### Directions for this task
From the entries below, return exactly the lines beginning at the one that contains "u_core.write_count,8" and ending at the one that contains "cell and delay", both of them included, and only those lines.

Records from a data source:
==> src/rtl/uart_bus_loader_pkg.sv <==
// Shared types and constants for the UART-driven RAM loader.
// Holds the loader/receiver state enums, protocol bytes and the baud divisor helper.
package uart_bus_loader_pkg;

  typedef enum logic [2:0] {
    SYNC,
    ADDR,
    DATA,
    REQ,
    WR_ADDR,
    WR_DATA,
    DONE
  } state_e;

  typedef enum logic [1:0] {
    RX_IDLE,
    RX_START,
    RX_DATA,
    RX_STOP
  } rx_state_e;

  localparam logic [7:0] SYNC_BYTE_DEFAULT = 8'hA5;
  localparam logic [7:0] ACK_BYTE          = 8'h06;
  localparam logic [7:0] NAK_BYTE          = 8'h15;

  // Clocks per UART bit, truncated toward zero.
  function automatic int calc_div(input int clk_freq, input int baud);
    return clk_freq / baud;
  endfunction

endpackage

==> src/rtl/uart_bus_loader_if.sv <==
// Handshake and drive signals between the loader (master) and the computer's main bus (slave).
interface uart_bus_loader_if;
  logic       bus_clk_rise;
  logic       bus_gnt;
  logic       bus_req;
  logic [7:0] bus_out;
  logic       bus_oe;
  logic       mi;
  logic       ri;

  modport master (
    input  bus_clk_rise, bus_gnt,
    output bus_req, bus_out, bus_oe, mi, ri
  );

  modport slave (
    output bus_clk_rise, bus_gnt,
    input  bus_req, bus_out, bus_oe, mi, ri
  );
endinterface

==> src/rtl/uart_bus_loader_rx_byte.sv <==
// 8N1 UART receiver: two-flop synchroniser, mid-bit sampling, one-clk valid / framing-error pulses.
module uart_rx_byte
  import uart_bus_loader_pkg::*;
#(
  parameter int DIV = 868
) (
  input  logic       clk,
  input  logic       rst_n,
  input  logic       rx,
  output logic       rx_valid,
  output logic [7:0] rx_data,
  output logic       frame_err
);

  localparam int CNT_W = $clog2(DIV + 1);
  localparam logic [CNT_W-1:0] FULL_M1 = CNT_W'(DIV - 1);
  localparam logic [CNT_W-1:0] HALF_M1 = CNT_W'(DIV / 2 - 1);

  logic            sync1_q, sync1_d;
  logic            sync2_q, sync2_d;
  logic            prev_q, prev_d;
  rx_state_e       state_q, state_d;
  logic [CNT_W-1:0] cnt_q, cnt_d;
  logic [2:0]      bit_q, bit_d;
  logic [7:0]      shift_q, shift_d;
  logic            valid_q, valid_d;
  logic [7:0]      data_q, data_d;
  logic            ferr_q, ferr_d;

  always_comb begin
    sync1_d = rx;
    sync2_d = sync1_q;
    prev_d  = sync2_q;
    state_d = state_q;
    cnt_d   = cnt_q;
    bit_d   = bit_q;
    shift_d = shift_q;
    valid_d = 1'b0;
    data_d  = data_q;
    ferr_d  = 1'b0;
    case (state_q)
      RX_IDLE: begin
        if (prev_q && !sync2_q) begin
          state_d = RX_START;
          cnt_d   = HALF_M1;
        end
      end
      RX_START: begin
        if (cnt_q == '0) begin
          // A glitch that has gone high again by mid-bit is not a start bit.
          if (!sync2_q) begin
            state_d = RX_DATA;
            cnt_d   = FULL_M1;
            bit_d   = 3'd0;
          end else begin
            state_d = RX_IDLE;
          end
        end else begin
          cnt_d = cnt_q - 1'b1;
        end
      end
      RX_DATA: begin
        if (cnt_q == '0) begin
          shift_d = {sync2_q, shift_q[7:1]};
          cnt_d   = FULL_M1;
          if (bit_q == 3'd7) begin
            state_d = RX_STOP;
          end else begin
            bit_d = bit_q + 3'd1;
          end
        end else begin
          cnt_d = cnt_q - 1'b1;
        end
      end
      RX_STOP: begin
        if (cnt_q == '0) begin
          state_d = RX_IDLE;
          if (sync2_q) begin
            valid_d = 1'b1;
            data_d  = shift_q;
          end else begin
            ferr_d = 1'b1;
          end
        end else begin
          cnt_d = cnt_q - 1'b1;
        end
      end
      default: state_d = RX_IDLE;
    endcase
  end

  always_ff @(posedge clk or negedge rst_n) begin
    if (!rst_n) begin
      sync1_q <= 1'b1;
      sync2_q <= 1'b1;
      prev_q  <= 1'b1;
      state_q <= RX_IDLE;
      cnt_q   <= '0;
      bit_q   <= 3'd0;
      shift_q <= 8'h00;
      valid_q <= 1'b0;
      data_q  <= 8'h00;
      ferr_q  <= 1'b0;
    end else begin
      sync1_q <= sync1_d;
      sync2_q <= sync2_d;
      prev_q  <= prev_d;
      state_q <= state_d;
      cnt_q   <= cnt_d;
      bit_q   <= bit_d;
      shift_q <= shift_d;
      valid_q <= valid_d;
      data_q  <= data_d;
      ferr_q  <= ferr_d;
    end
  end

  assign rx_valid  = valid_q;
  assign rx_data   = data_q;
  assign frame_err = ferr_q;

endmodule

==> src/rtl/uart_bus_loader.sv <==
// Receives "SYNC addr data" commands over UART and performs MI/RI write cycles on the main bus.
// Optional ACK/NAK transmitter on usb_tx is enabled by defining UART_BUS_LOADER_ACK_EN.
module uart_bus_loader
  import uart_bus_loader_pkg::*;
#(
  parameter int         CLK_FREQ  = 100000000,
  parameter int         BAUD      = 115200,
  parameter int         ADDR_W    = 4,
  parameter logic [7:0] SYNC_BYTE = SYNC_BYTE_DEFAULT
) (
  input  logic       clk,
  input  logic       rst_n,
  input  logic       usb_rx,
  uart_bus_loader_if.master bus,
`ifdef UART_BUS_LOADER_ACK_EN
  output logic       usb_tx,
`endif
  output logic       load_done,
  output logic [7:0] write_count,
  output logic       err
);

  localparam int DIV = calc_div(CLK_FREQ, BAUD);

  logic       rx_valid;
  logic [7:0] rx_data;
  logic       rx_frame_err;

  uart_rx_byte #(.DIV(DIV)) u_rx (
    .clk       (clk),
    .rst_n     (rst_n),
    .rx        (usb_rx),
    .rx_valid  (rx_valid),
    .rx_data   (rx_data),
    .frame_err (rx_frame_err)
  );

  state_e            state_q, state_d;
  logic [ADDR_W-1:0] addr_q, addr_d;
  logic [7:0]        data_q, data_d;
  logic              armed_q, armed_d;
  logic              bus_req_q, bus_req_d;
  logic [7:0]        bus_out_q, bus_out_d;
  logic              bus_oe_q, bus_oe_d;
  logic              mi_q, mi_d;
  logic              ri_q, ri_d;
  logic              load_done_q, load_done_d;
  logic [7:0]        write_count_q, write_count_d;
  logic              err_q, err_d;
  logic              overrun;
  logic              gnt_lost;
  logic              in_wr;

  always_comb begin
    state_d  = state_q;
    addr_d   = addr_q;
    data_d   = data_q;
    overrun  = 1'b0;
    gnt_lost = 1'b0;
    case (state_q)
      SYNC: if (rx_valid && rx_data == SYNC_BYTE) state_d = ADDR;
      ADDR: begin
        if (rx_valid) begin
          addr_d  = rx_data[ADDR_W-1:0];
          state_d = DATA;
        end
      end
      DATA: begin
        if (rx_valid) begin
          data_d  = rx_data;
          state_d = REQ;
        end
      end
      REQ: begin
        overrun = rx_valid;
        if (bus.bus_gnt) state_d = WR_ADDR;
      end
      WR_ADDR: begin
        overrun = rx_valid;
        if (!bus.bus_gnt) begin
          gnt_lost = 1'b1;
          state_d  = SYNC;
        end else if (bus.bus_clk_rise && armed_q) begin
          state_d = WR_DATA;
        end
      end
      WR_DATA: begin
        overrun = rx_valid;
        if (!bus.bus_gnt) begin
          gnt_lost = 1'b1;
          state_d  = SYNC;
        end else if (bus.bus_clk_rise && armed_q) begin
          state_d = DONE;
        end
      end
      DONE: begin
        overrun = rx_valid;
        state_d = SYNC;
      end
      default: state_d = SYNC;
    endcase

    // A bad frame while collecting a command abandons it; a write already under way carries on.
    if (rx_frame_err && (state_q == SYNC || state_q == ADDR || state_q == DATA)) begin
      state_d = SYNC;
    end

    in_wr = (state_q == WR_ADDR) || (state_q == WR_DATA);

    // The first clk in each write state ignores bus_clk_rise so the registered strobe is
    // already up before the edge that is allowed to complete the phase.
    armed_d = in_wr && (state_d == state_q);

    bus_req_d     = (state_q == REQ) || (in_wr && !gnt_lost);
    bus_oe_d      = in_wr && bus.bus_gnt;
    mi_d          = (state_q == WR_ADDR) && bus.bus_gnt;
    ri_d          = (state_q == WR_DATA) && bus.bus_gnt;
    bus_out_d     = mi_d ? 8'(addr_q) : (ri_d ? data_q : 8'h00);
    load_done_d   = (state_q == DONE);
    write_count_d = (state_q == DONE) ? write_count_q + 8'd1 : write_count_q;
    err_d         = err_q | rx_frame_err | overrun | gnt_lost;
  end

  always_ff @(posedge clk or negedge rst_n) begin
    if (!rst_n) begin
      state_q       <= SYNC;
      addr_q        <= '0;
      data_q        <= 8'h00;
      armed_q       <= 1'b0;
      bus_req_q     <= 1'b0;
      bus_out_q     <= 8'h00;
      bus_oe_q      <= 1'b0;
      mi_q          <= 1'b0;
      ri_q          <= 1'b0;
      load_done_q   <= 1'b0;
      write_count_q <= 8'h00;
      err_q         <= 1'b0;
    end else begin
      state_q       <= state_d;
      addr_q        <= addr_d;
      data_q        <= data_d;
      armed_q       <= armed_d;
      bus_req_q     <= bus_req_d;
      bus_out_q     <= bus_out_d;
      bus_oe_q      <= bus_oe_d;
      mi_q          <= mi_d;
      ri_q          <= ri_d;
      load_done_q   <= load_done_d;
      write_count_q <= write_count_d;
      err_q         <= err_d;
    end
  end

  assign bus.bus_req  = bus_req_q;
  assign bus.bus_out  = bus_out_q;
  assign bus.bus_oe   = bus_oe_q;
  assign bus.mi       = mi_q;
  assign bus.ri       = ri_q;
  assign load_done    = load_done_q;
  assign write_count  = write_count_q;
  assign err          = err_q;

`ifdef UART_BUS_LOADER_ACK_EN
  localparam int TX_CNT_W = $clog2(DIV + 1);
  localparam logic [TX_CNT_W-1:0] TX_FULL_M1 = TX_CNT_W'(DIV - 1);

  logic                tx_busy_q, tx_busy_d;
  logic [9:0]          tx_shift_q, tx_shift_d;
  logic [3:0]          tx_bits_q, tx_bits_d;
  logic [TX_CNT_W-1:0] tx_cnt_q, tx_cnt_d;
  logic                pend_valid_q, pend_valid_d;
  logic [7:0]          pend_byte_q, pend_byte_d;
  logic                usb_tx_q, usb_tx_d;
  logic                tx_req;
  logic [7:0]          tx_byte;
  logic [7:0]          launch_byte;

  always_comb begin
    tx_req      = 1'b0;
    tx_byte     = ACK_BYTE;
    launch_byte = ACK_BYTE;
    if (rx_frame_err || overrun || gnt_lost) begin
      tx_req  = 1'b1;
      tx_byte = NAK_BYTE;
    end else if (state_q == DONE) begin
      tx_req  = 1'b1;
      tx_byte = ACK_BYTE;
    end

    tx_busy_d    = tx_busy_q;
    tx_shift_d   = tx_shift_q;
    tx_bits_d    = tx_bits_q;
    tx_cnt_d     = tx_cnt_q;
    pend_valid_d = pend_valid_q;
    pend_byte_d  = pend_byte_q;
    usb_tx_d     = usb_tx_q;

    if (tx_busy_q) begin
      if (tx_cnt_q == '0) begin
        if (tx_bits_q == 4'd0) begin
          tx_busy_d = 1'b0;
        end else begin
          tx_shift_d = {1'b1, tx_shift_q[9:1]};
          tx_bits_d  = tx_bits_q - 4'd1;
          tx_cnt_d   = TX_FULL_M1;
          usb_tx_d   = tx_shift_q[1];
        end
      end else begin
        tx_cnt_d = tx_cnt_q - 1'b1;
      end
    end

    // The pending slot drains first; a request arriving with both busy and slot full is lost.
    if (!tx_busy_q && (pend_valid_q || tx_req)) begin
      launch_byte = pend_valid_q ? pend_byte_q : tx_byte;
      tx_shift_d  = {1'b1, launch_byte, 1'b0};
      tx_bits_d   = 4'd9;
      tx_cnt_d    = TX_FULL_M1;
      tx_busy_d   = 1'b1;
      usb_tx_d    = 1'b0;
      if (pend_valid_q) begin
        pend_valid_d = tx_req;
        pend_byte_d  = tx_req ? tx_byte : pend_byte_q;
      end
    end else if (tx_req && !pend_valid_q) begin
      pend_valid_d = 1'b1;
      pend_byte_d  = tx_byte;
    end
  end

  always_ff @(posedge clk or negedge rst_n) begin
    if (!rst_n) begin
      tx_busy_q    <= 1'b0;
      tx_shift_q   <= 10'h3FF;
      tx_bits_q    <= 4'd0;
      tx_cnt_q     <= '0;
      pend_valid_q <= 1'b0;
      pend_byte_q  <= 8'h00;
      usb_tx_q     <= 1'b1;
    end else begin
      tx_busy_q    <= tx_busy_d;
      tx_shift_q   <= tx_shift_d;
      tx_bits_q    <= tx_bits_d;
      tx_cnt_q     <= tx_cnt_d;
      pend_valid_q <= pend_valid_d;
      pend_byte_q  <= pend_byte_d;
      usb_tx_q     <= usb_tx_d;
    end
  end

  assign usb_tx = usb_tx_q;
`endif

endmodule

==> src/flat_wrapper.sv <==
// flat-port wrapper written by rule: the top's interface ports become plain ports
module uart_bus_loader_flat import uart_bus_loader_pkg::*;
#(
  parameter int         CLK_FREQ  = 100000000,
  parameter int         BAUD      = 115200,
  parameter int         ADDR_W    = 4,
  parameter logic [7:0] SYNC_BYTE = SYNC_BYTE_DEFAULT
)
  (clk, rst_n, usb_rx, load_done, write_count, err, bus_bus_clk_rise, bus_bus_gnt, bus_bus_req, bus_bus_out, bus_bus_oe, bus_mi, bus_ri);
  uart_bus_loader_if bus_i ();
  input  logic clk;
  input  logic rst_n;
  input  logic usb_rx;
  output logic load_done;
  output logic [7:0] write_count;
  output logic err;
  input wire logic [$bits(bus_i.bus_clk_rise)-1:0] bus_bus_clk_rise;
  input wire logic [$bits(bus_i.bus_gnt)-1:0] bus_bus_gnt;
  output wire logic [$bits(bus_i.bus_req)-1:0] bus_bus_req;
  output wire logic [$bits(bus_i.bus_out)-1:0] bus_bus_out;
  output wire logic [$bits(bus_i.bus_oe)-1:0] bus_bus_oe;
  output wire logic [$bits(bus_i.mi)-1:0] bus_mi;
  output wire logic [$bits(bus_i.ri)-1:0] bus_ri;
  assign bus_i.bus_clk_rise = bus_bus_clk_rise;
  assign bus_i.bus_gnt = bus_bus_gnt;
  assign bus_bus_req = bus_i.bus_req;
  assign bus_bus_out = bus_i.bus_out;
  assign bus_bus_oe = bus_i.bus_oe;
  assign bus_mi = bus_i.mi;
  assign bus_ri = bus_i.ri;
  uart_bus_loader #(.CLK_FREQ(CLK_FREQ), .BAUD(BAUD), .ADDR_W(ADDR_W), .SYNC_BYTE(SYNC_BYTE)) u_core (.clk(clk), .rst_n(rst_n), .usb_rx(usb_rx), .bus(bus_i), .load_done(load_done), .write_count(write_count), .err(err));
endmodule
==> config.mk <==
export PLATFORM = sky130hd
export DESIGN_NAME = uart_bus_loader_flat
export DESIGN_NICKNAME = d
export VERILOG_FILES = /design/src/rtl/uart_bus_loader_pkg.sv /design/src/rtl/uart_bus_loader_if.sv /design/src/rtl/uart_bus_loader_rx_byte.sv /design/src/rtl/uart_bus_loader.sv /design/src/flat_wrapper.sv
export SDC_FILE = /design/constraint.sdc
export NUM_CORES = 1
export LEC_CHECK = 0
export CORE_MARGIN = 10
export CORE_UTILIZATION = 58
export DETAILED_ROUTE_END_ITERATION = 12
export GPL_ROUTABILITY_DRIVEN = 0
export PLACE_DENSITY = 0.79
export SETUP_SLACK_MARGIN = 0.3
export SLEW_MARGIN = 20
export SYNTH_ARGS = -nofsm -noshare
export SYNTH_HDL_FRONTEND = slang
export SYNTH_SLANG_ARGS = --single-unit
==> constraint.sdc <==
create_clock -name clk -period 3 [get_ports clk]
set_input_delay 0.45 -clock clk [delete_from_list [all_inputs] [get_ports clk]]
set_output_delay 0.45 -clock clk [all_outputs]
set_load 0.02 [all_outputs]
==> out/qor.yml, run 1 <==
final.setup_skew_ps: 5.53
setup_viol: 0
synth_cell_type_count: 62
synthesis.area_per_instance_sq_um: 11.6
drt-pass1-iter-count: 4
clock_path_buffers: 2
finalNetCount: 340
fillerInstances: 426
yosysSeqAreaShare_pct: 53.7
transition_time_at_the_pin_with_the_least_slew_margin_ps: 690
vias: 2420
sum_of_negative_setup_slack_ps: 0
clk_pin_slew_worst_paths_ps: 80
cts_tree: "yes"
num_antenna_cells: 0
max_freq_ghz: 0.438
synth-edff-count: 0
synthCells: 297
syn_to_final_growth_pct: 14.5
finalCritPeriodShare_pct: 76.1
floorplan.io_pins: 27
cts_root_buf: "clkbuf_8"
maxSlewViolCount: 0
cts.repair_timing.setup_buffer_count: 0
timing.reg2reg.worst_path_depth: 6
multi_input_area_sq_mm: 0.00149
rsz0062_at_grt: "no"
reg2reg_setup_slack_ps: 720
synth-compound-area-share_pct: 11.6
holdBufCountCts: 0
post_synth_main_area_contributors: "dfrtp_1 51%, mux2_2 6.5%, mux2_4 3.5%"
max-cap-violations: 0
routed_wire_length_per_instance_um: 16.4
ir_worst_vdd_mv: 0.566
synth-simple-area-share_pct: 14.9
worst-path-max-fanout: 9
number_of_core_rows: 28
total_detailed_routing_wirelength_mm: 6.67
post_synth_mux_area_share_pct: 11.4
die_y_um: 97.2
asyncSetResetFlopFracSynth_pct: 100
drtAntennaViolNets: 0
detail_route.vias_per_cell: 5.96
design.die.area_sq_mm: 0.00944
final_layout_size_suffix_gt1_share_pct: 19.0
power_density_mw_per_mm2: 736
initial_core_util_pct: 59.0
global_route_wire_length_before_repair_mm: 11.6
cts_buffers: 9
synth_top_cell_area_share_pct: 51.4
vias_in_the_first_global_route: 2343
netlist_area_sq_mm: 0.00345
worst_ep_arrival_time_ps: 2520
yosys.area.top_type: "dfrtp_1"
worst_setup_path_end_kind: "flop"
clk-insertion-delay-late_ps: 350
post_cts_resized: 0
r2r-end: "u_core.u_rx.rx_data[4]"
post_synth_xor_area_fraction_pct: 2.03
grt_antenna_before_repair: 0
detail_route.drc_violations: 0
outcome: "finished clean"
ys_seq_elements: 74
clock-sinks: 74
final-seq-area_sq_mm: 0.00186
die_width_um: 97.2
port_buffers: 26
drt_iter0_drc: 188
yosys-top-cells-count: "71 x dfrtp_1, 24 x nor2_1, 20 x mux2_2, 19 x nand2_1, 11 x inv_1"
final_period_minus_worst_setup_slack_ps: 2280
syn-num-nets: 311
final.hold.worst_slack_ps: 75.2
worst_setup_path_start_kind: "flop"
largest_family_of_logic_cells_by_synthesized_area: "simple AND/OR/NAND/NOR gates"
grt.total_usage_pct: 14.7
floorplan.core_area_sq_mm: 0.00585
hold_viol: 0
ctsHtreeMaxLevel: 3
grt_start_max_net_pins: 29
ys.flop_type: "dfrtp_1"
critical_path_required_ps: 3240
post_synth_fa_ha_maj_area_fraction_pct: 3.26
yosys_warnings: 0
hpwl_mm: 4.67
worst_slew_margin_rel_pct: 54.0
overflow: 0
hp-class: "in -> async"
path_class: "reg -> reg"
synth.most_common_cell: "dfrtp_1"
timing.rr.start: "u_core.u_rx.cnt_q[0]"
leakage_nw: 1.83
## worst max path at each step
stage | from | end | depth (start not counted)
after detailed placement | u_core.u_rx.cnt_q[0] | u_core.u_rx.rx_data[2] | 6
after CTS | u_core.u_rx.cnt_q[0] | u_core.u_rx.rx_data[2] | 6
after global placement | u_core.u_rx.cnt_q[0] | u_core.u_rx.rx_data[4] | 6
final | u_core.u_rx.cnt_q[0] | u_core.u_rx.rx_data[4] | 6
after floorplan | u_core.u_rx.cnt_q[0] | u_core.u_rx.rx_data[0] | 7
after global routing | u_core.u_rx.cnt_q[0] | u_core.u_rx.rx_data[1] | 6
## sequential cells by signal (all words and copies together) (netlist names), named ones only
signal,flops
u_core.bus.bus_oe,1
u_core.load_done,1
u_core.bus.ri,1
u_core.addr_q,4
u_core.data_q,8
u_core.u_rx.shift_q,8
u_core.bus.bus_out,8
u_core.bus.bus_req,1
u_core.bus.mi,1
u_core.err,1
u_core.u_rx.rx_data,8
u_core.u_rx.prev_d,1
u_core.u_rx.frame_err,1
u_core.armed_q,1
u_core.u_rx.prev_q,1
u_core.u_rx.rx_valid,1
u_core.u_rx.sync1_q,1
u_core.u_rx.state_q,1
u_core.state_q,3
u_core.u_rx.bit_q,3
u_core.u_rx.cnt_q,10
u_core.write_count,8
## power breakdown
part	switching [mW]	internal, mW	leakage [nW]
Sequential	0.135	1.09	0.998
Combinational	0.577	0.382	0.752
Clock	0.412	0.313	0.0844
Total	1.12	1.78	1.83
## cell families (layout without fill, tap and decap cells)
| family | Yosys count | after routing |
|---|---|---|
| buffers and inverters | 23 | 57 |
| AOI/OAI and AO/OA | 56 | 56 |
| adders and majority gates | 9 | 9 |
| DFF | 74 | 74 |
| xor gates and xnor gates | 8 | 8 |
| and+or+nand+nor | 94 | 94 |
| muxes | 33 | 33 |
## critical path, cell delays in order, from the launching register on
cell and delay (ps):
dfrtp_1 440, inv_1 80, ha_1 190, or4b_4 510, nor3_4 300, and3_4 330
mux2_4 310
## layout by cell type (no fill, tap or decap), drive strengths merged, types with 4 or more instances in the layout
cell type / Yosys / routed
a21oi: 10 / 10
a22o: 5 / 5
a31oi: 4 / 4
and3: 5 / 5
buf: 4 / 5
clkbuf: 8 / 9
clkdlybuf4s50: 0 / 25
dfrtp: 71 / 71
ha: 9 / 9
inv: 11 / 14
mux2: 28 / 28
mux2i: 5 / 5
nand2: 20 / 20
nand2b: 5 / 5
nand3: 8 / 8
nor2: 24 / 24
nor3: 11 / 11
o211ai: 4 / 4
o21ai: 7 / 7
xnor2: 5 / 5
## metal layers
| metal | vias up | share of wire [%] | global-route usage, % | wire, um |
|---|---|---|---|---|
| met5 | - | 0 | 0 | 0 |
| met4 | 0 | 2.5 | 6.92 | 169 |
| met3 | 20 | 5.7 | 3.63 | 381 |
| met2 | 80 | 48 | 22.7 | 3220 |
| met1 | 1183 | 43 | 18.7 | 2900 |
| li1 | 1137 | - | - | - |
## through the flow
step / instances / setup slack, ps / total power [mW] / util, % / instance area [sq um]
floorplan: 297 / 846 / 1.95 / - / 3450
global placement: 390 / 788 / 2.16 / 64.4 / 3770
detailed placement: 390 / 739 / 2.17 / 64.4 / 3770
CTS: 406 / 729 / 2.90 / 67.6 / 3950
global route: 406 / 630 / 3.10 / 67.6 / 3950
finish: 406 / 716 / 2.91 / 67.6 / 3950
## final cells by class
| type | count | share of cell area (%) |
|---|---|---|
| Tap cell | 75 | 2.37 |
| Inverter | 11 | 1.04 |
| Sequential cell | 74 | 46.9 |
| Clock inverter | 7 | 1.52 |
| Clock buffer | 9 | 3.13 |
| Multi-Input combinational cell | 200 | 37.8 |
| Timing Repair Buffer | 30 | 7.22 |
Note: power is estimated with default switching activity, not from simulation.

### Output for this task
u_core.write_count,8
## power breakdown
part	switching [mW]	internal, mW	leakage [nW]
Sequential	0.135	1.09	0.998
Combinational	0.577	0.382	0.752
Clock	0.412	0.313	0.0844
Total	1.12	1.78	1.83
## cell families (layout without fill, tap and decap cells)
| family | Yosys count | after routing |
|---|---|---|
| buffers and inverters | 23 | 57 |
| AOI/OAI and AO/OA | 56 | 56 |
| adders and majority gates | 9 | 9 |
| DFF | 74 | 74 |
| xor gates and xnor gates | 8 | 8 |
| and+or+nand+nor | 94 | 94 |
| muxes | 33 | 33 |
## critical path, cell delays in order, from the launching register on
cell and delay (ps):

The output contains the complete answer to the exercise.